Exercise objective: Set down exactly the lines below between the line holding "export DESIGN_NAME = muldiv_unit" and the line holding "set_load 0.01 [all_outputs]", inclusive; no other line belongs in the answer.

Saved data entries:
________________________

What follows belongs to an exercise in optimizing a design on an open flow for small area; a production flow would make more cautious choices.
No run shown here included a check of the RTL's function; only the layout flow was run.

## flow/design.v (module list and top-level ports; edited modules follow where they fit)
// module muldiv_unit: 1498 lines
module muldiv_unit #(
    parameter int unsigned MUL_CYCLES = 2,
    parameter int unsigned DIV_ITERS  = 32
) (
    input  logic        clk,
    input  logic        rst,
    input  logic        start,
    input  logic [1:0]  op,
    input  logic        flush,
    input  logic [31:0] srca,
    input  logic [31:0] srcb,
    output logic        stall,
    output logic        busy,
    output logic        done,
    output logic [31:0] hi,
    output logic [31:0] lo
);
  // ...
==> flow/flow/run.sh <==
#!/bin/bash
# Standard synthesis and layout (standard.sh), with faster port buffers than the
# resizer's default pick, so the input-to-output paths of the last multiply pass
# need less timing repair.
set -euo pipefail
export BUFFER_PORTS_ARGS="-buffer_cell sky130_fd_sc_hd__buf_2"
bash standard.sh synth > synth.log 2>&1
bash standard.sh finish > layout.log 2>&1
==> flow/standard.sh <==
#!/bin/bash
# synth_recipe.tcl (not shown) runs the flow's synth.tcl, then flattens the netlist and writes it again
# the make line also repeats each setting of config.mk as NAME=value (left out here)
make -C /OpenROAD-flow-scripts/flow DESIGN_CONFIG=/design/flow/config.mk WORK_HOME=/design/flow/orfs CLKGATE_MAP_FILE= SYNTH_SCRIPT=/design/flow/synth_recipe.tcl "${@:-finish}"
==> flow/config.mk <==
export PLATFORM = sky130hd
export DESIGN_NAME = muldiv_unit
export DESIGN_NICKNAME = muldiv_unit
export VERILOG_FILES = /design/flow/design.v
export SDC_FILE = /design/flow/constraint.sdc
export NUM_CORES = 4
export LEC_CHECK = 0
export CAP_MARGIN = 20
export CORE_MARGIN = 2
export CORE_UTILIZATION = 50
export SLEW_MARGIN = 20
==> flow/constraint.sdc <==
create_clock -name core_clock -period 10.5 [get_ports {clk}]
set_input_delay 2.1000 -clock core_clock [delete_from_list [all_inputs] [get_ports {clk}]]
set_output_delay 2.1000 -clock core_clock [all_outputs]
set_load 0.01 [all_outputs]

________________________

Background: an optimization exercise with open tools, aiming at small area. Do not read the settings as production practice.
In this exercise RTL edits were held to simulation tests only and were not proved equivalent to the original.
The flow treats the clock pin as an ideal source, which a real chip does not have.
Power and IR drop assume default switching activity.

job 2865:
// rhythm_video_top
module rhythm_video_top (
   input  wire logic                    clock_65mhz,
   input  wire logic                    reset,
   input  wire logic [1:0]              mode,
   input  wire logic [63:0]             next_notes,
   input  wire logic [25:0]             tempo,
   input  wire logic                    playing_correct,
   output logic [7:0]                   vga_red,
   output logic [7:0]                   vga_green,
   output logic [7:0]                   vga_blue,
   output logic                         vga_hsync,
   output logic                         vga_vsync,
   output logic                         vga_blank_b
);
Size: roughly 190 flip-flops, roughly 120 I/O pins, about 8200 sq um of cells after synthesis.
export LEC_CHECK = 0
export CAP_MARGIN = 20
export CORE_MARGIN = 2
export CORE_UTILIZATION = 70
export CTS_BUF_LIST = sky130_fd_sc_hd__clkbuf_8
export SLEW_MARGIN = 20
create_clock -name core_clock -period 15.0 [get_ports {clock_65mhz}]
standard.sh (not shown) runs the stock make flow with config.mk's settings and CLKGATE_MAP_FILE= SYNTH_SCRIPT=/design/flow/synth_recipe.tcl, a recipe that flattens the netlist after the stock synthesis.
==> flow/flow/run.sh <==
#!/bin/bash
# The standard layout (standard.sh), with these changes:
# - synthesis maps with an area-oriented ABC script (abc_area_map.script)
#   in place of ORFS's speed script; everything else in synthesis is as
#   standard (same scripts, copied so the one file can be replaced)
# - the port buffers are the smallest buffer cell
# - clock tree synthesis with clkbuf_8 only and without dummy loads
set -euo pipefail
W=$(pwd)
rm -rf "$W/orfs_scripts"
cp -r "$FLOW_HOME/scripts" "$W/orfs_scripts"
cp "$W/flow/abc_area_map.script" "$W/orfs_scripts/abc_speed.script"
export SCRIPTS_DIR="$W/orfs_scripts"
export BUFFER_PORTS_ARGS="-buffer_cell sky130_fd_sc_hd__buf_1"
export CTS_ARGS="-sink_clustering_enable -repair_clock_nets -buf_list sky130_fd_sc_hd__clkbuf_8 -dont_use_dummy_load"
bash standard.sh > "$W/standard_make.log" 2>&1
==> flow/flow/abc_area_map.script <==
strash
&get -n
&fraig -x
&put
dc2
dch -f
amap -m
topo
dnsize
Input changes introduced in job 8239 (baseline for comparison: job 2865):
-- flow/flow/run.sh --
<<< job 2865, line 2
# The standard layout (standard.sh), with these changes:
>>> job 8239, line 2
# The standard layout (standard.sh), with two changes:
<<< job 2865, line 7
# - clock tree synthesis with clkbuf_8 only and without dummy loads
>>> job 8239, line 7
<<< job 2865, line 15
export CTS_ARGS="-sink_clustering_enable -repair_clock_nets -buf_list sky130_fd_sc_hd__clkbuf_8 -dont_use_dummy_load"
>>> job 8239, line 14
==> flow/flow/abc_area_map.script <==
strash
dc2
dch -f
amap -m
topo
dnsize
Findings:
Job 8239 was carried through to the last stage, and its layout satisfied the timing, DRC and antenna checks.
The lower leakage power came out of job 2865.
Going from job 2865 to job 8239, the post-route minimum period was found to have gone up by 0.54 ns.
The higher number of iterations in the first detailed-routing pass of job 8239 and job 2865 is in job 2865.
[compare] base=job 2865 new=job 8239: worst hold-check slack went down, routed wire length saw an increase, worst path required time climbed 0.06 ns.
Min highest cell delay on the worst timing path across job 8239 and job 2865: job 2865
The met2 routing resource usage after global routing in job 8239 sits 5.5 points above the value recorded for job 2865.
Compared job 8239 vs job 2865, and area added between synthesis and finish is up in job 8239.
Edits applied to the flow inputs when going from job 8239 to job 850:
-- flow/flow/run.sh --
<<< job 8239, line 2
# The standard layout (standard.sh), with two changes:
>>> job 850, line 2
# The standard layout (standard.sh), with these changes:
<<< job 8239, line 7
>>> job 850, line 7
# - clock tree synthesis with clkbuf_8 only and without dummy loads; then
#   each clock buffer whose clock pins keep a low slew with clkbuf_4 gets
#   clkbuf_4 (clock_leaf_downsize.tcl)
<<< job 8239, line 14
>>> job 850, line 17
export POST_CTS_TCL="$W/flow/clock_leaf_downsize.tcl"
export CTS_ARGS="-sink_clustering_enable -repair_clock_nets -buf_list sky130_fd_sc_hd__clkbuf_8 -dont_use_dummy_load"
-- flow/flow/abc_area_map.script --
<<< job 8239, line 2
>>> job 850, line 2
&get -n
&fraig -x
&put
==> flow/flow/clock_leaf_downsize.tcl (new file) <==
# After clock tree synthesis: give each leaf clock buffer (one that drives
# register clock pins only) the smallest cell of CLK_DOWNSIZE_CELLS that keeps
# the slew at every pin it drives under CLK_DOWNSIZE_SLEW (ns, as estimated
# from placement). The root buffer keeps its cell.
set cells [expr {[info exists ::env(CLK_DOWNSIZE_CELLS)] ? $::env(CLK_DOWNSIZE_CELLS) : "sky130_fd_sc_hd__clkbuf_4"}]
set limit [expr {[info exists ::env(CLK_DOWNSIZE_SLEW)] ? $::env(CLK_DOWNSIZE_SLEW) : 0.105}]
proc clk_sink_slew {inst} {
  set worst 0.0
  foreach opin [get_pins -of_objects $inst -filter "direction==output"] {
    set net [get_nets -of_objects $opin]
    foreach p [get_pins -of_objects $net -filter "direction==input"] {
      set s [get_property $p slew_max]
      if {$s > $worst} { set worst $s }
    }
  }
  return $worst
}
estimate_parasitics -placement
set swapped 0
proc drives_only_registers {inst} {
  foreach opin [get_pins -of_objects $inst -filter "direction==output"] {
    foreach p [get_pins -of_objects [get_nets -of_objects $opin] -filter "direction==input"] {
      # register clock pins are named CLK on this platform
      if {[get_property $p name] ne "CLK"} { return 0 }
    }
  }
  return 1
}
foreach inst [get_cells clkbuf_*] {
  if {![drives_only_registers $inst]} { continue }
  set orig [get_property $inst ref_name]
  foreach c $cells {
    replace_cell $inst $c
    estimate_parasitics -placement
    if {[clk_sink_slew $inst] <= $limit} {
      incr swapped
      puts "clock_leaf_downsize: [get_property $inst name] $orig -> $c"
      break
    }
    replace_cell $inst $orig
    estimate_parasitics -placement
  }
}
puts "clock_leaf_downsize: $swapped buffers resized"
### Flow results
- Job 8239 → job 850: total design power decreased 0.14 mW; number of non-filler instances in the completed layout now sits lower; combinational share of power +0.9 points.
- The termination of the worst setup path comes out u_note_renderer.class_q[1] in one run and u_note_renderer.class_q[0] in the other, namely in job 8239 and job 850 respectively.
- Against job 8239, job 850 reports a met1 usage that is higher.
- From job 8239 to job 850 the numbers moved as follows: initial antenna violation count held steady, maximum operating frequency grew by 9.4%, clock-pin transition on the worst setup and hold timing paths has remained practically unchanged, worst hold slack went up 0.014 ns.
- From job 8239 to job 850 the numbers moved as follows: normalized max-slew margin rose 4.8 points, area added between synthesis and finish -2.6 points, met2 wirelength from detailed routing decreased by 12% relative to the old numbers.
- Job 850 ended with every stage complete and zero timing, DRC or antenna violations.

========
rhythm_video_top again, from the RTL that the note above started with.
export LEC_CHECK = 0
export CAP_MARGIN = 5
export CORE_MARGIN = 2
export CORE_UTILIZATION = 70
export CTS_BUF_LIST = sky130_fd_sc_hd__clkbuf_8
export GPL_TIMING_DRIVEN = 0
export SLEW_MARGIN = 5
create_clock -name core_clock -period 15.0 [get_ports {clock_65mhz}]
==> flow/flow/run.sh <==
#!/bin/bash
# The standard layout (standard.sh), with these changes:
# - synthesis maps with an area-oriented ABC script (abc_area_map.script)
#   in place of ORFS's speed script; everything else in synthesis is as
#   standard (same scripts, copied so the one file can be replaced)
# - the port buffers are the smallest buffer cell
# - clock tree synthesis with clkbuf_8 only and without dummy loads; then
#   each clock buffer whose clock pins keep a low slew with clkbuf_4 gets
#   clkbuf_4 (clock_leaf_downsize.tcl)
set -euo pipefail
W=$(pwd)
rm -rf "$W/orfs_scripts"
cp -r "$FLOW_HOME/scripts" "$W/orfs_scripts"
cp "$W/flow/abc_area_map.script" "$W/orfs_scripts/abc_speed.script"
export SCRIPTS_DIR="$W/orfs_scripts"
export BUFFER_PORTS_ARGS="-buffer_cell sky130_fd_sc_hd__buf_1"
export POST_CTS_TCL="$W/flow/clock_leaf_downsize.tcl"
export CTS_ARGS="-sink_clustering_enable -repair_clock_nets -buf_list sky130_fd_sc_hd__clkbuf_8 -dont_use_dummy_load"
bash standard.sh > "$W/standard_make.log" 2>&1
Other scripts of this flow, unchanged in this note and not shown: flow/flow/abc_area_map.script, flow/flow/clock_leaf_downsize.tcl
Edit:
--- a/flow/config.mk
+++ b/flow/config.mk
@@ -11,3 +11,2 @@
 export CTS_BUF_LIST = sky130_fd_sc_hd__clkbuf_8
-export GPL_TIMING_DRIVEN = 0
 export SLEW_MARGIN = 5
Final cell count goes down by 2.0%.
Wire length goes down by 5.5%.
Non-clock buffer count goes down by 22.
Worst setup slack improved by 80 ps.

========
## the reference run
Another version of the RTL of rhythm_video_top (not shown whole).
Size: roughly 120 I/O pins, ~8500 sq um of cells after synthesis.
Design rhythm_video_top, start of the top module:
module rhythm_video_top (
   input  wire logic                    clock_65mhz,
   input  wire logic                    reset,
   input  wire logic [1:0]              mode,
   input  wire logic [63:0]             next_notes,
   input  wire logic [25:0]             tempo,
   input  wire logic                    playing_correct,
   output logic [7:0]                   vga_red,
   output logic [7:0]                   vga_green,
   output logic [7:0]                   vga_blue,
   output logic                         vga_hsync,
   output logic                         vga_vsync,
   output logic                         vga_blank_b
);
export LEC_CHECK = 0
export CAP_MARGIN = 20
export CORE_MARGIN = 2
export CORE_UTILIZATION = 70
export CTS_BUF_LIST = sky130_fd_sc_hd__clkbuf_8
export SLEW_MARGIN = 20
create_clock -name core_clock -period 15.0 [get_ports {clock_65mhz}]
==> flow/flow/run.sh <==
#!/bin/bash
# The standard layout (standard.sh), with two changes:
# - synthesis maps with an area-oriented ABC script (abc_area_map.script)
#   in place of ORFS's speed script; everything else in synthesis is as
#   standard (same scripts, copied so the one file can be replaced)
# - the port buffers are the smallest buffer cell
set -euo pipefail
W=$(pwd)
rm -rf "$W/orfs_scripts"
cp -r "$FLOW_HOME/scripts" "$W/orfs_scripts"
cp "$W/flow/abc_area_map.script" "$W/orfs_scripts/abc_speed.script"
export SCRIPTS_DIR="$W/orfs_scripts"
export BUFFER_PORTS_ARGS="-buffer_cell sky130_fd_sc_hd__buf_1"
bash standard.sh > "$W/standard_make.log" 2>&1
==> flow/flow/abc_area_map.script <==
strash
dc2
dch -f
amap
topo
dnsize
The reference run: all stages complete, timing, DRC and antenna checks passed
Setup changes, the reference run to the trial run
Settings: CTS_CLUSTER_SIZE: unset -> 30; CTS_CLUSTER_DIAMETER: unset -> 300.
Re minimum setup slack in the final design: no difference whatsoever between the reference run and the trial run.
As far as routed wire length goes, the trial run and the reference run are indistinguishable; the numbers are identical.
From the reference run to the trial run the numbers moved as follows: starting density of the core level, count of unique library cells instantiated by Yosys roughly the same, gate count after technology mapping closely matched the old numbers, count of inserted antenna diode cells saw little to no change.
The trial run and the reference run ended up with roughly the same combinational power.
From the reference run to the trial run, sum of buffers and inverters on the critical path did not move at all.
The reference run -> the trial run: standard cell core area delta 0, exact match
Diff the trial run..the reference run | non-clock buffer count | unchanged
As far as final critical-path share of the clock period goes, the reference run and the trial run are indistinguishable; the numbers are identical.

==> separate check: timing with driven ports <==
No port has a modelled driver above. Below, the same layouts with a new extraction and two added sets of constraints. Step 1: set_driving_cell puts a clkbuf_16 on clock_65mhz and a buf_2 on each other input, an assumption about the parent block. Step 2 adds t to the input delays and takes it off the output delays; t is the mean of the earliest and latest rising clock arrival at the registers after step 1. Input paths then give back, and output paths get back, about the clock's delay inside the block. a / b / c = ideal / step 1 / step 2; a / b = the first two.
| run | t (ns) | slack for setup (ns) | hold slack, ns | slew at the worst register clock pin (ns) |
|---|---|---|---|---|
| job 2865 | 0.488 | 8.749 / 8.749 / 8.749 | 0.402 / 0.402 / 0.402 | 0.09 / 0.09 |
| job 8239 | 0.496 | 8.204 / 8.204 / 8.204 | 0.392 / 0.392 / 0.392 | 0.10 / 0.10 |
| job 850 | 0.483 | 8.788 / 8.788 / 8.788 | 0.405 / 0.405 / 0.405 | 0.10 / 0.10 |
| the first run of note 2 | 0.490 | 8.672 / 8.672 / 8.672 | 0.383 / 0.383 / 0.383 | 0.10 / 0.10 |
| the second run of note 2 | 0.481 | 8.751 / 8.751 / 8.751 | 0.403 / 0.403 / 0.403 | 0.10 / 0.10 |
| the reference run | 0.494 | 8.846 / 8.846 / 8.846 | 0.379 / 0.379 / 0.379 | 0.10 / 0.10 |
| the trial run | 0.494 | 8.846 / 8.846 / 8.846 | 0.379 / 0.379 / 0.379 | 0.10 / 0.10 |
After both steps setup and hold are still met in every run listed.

________________________

Result of the exercise:
export DESIGN_NAME = muldiv_unit
export DESIGN_NICKNAME = muldiv_unit
export VERILOG_FILES = /design/flow/design.v
export SDC_FILE = /design/flow/constraint.sdc
export NUM_CORES = 4
export LEC_CHECK = 0
export CAP_MARGIN = 20
export CORE_MARGIN = 2
export CORE_UTILIZATION = 50
export SLEW_MARGIN = 20
==> flow/constraint.sdc <==
create_clock -name core_clock -period 10.5 [get_ports {clk}]
set_input_delay 2.1000 -clock core_clock [delete_from_list [all_inputs] [get_ports {clk}]]
set_output_delay 2.1000 -clock core_clock [all_outputs]
set_load 0.01 [all_outputs]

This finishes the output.